Compare the ways that hunter-gatherers and early settlers adapted to the environment to meet their needs
@zaibali.qasmi
can u give me like a summary
Um, the early settlers were Modern, Advanced, Civilized, Developed, Progressive, Sedentary Agriculturalists, as were the members of the Nations who were, at first, somewhat entertained by the shenanigans. Hunter-Gatherers none of them were, though a spurious argument could be made that way about a handful of Free-Trappers. Once you lay a footing for a structure you cease being a Hunter-Gatherer even if you do SUPPLEMENT your beef and mutton and corn and potatoes that you buy and raise with some deer and cattail roots.
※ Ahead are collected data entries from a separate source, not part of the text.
Context: an optimization exercise on an open-source flow, tuned for small area, a short achievable clock period and few clock cycles per item. The choices shown serve that exercise and are no tape-out recipe.
Only simulation tests tie the RTL to the original design; equivalence was not proved.
Power is estimated from default activity; no workload was simulated.

**run.sh**
```bash
#!/bin/bash
# synth_recipe.tcl (not shown) runs the flow's synth.tcl, then flattens the netlist and writes it again
# the make line also repeats each setting of config.mk as NAME=value (left out here)
make -C /OpenROAD-flow-scripts/flow DESIGN_CONFIG=/design/flow/config.mk WORK_HOME=/design/flow/orfs CLKGATE_MAP_FILE= SYNTH_SCRIPT=/design/flow/synth_recipe.tcl finish
```
**config.mk**
```make
export PLATFORM = sky130hd
export DESIGN_NAME = page_frame_replacement_top
export DESIGN_NICKNAME = page_frame_replacement_top
export VERILOG_FILES = /design/flow/design.v
export SDC_FILE = /design/flow/constraint.sdc
export NUM_CORES = 4
export LEC_CHECK = 0
export CAP_MARGIN = 20
export CORE_MARGIN = 2
export CORE_UTILIZATION = 40
export CTS_BUF_LIST = sky130_fd_sc_hd__clkbuf_4 sky130_fd_sc_hd__clkbuf_8
export SETUP_SLACK_MARGIN = 2.0
export SLEW_MARGIN = 20
export TNS_END_PERCENT = 10
```
**constraint.sdc**
```tcl
create_clock -name core_clock -period 5.0 [get_ports {clk}]
set_input_delay 1.0000 -clock core_clock [delete_from_list [all_inputs] [get_ports {clk}]]
set_output_delay 1.0000 -clock core_clock [all_outputs]
set_load 0.01 [all_outputs]
```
Factually, If, indeed, the premise were sound, there'd be no tales of woe regarding starvation, exposure-to-the-brutal-elements and the ever appetizing cannibal isms Nope. Hunter-Gatherers they were not. You know what they were? They were, as the Continentals termed them, "misfits and undesirables"; Con Artists, Religious Zealots, Thieves, the ADD/OCD incourageable trouble makers. In Biblical text they're called Exiled. And because they lived in European Cities and Countrysides they had full knowledge of stores, buying, selling, bartering, "borrowing", doctors, hospitals, churches, roads and all the myriad of associated sundries commensurate with commerce. Which is why they hadda have the meen-ol'-redskin-savages teach'm that pumkin is really just squash, maize is really just mealies, and turkey's good as goose. And once the settlers considered all those things, in keeping with Fully Civilized custom passed down from the time before Egypt, they sacked their competition, destroyed their libraries and instituted Liberty, Equality, Fraternity for all..... their fraternity. A couple generations later they added Industrialization to the moniker, but only a Sedentary Agricultural Society can become industrialized - Hunter-Gatherers became extinct.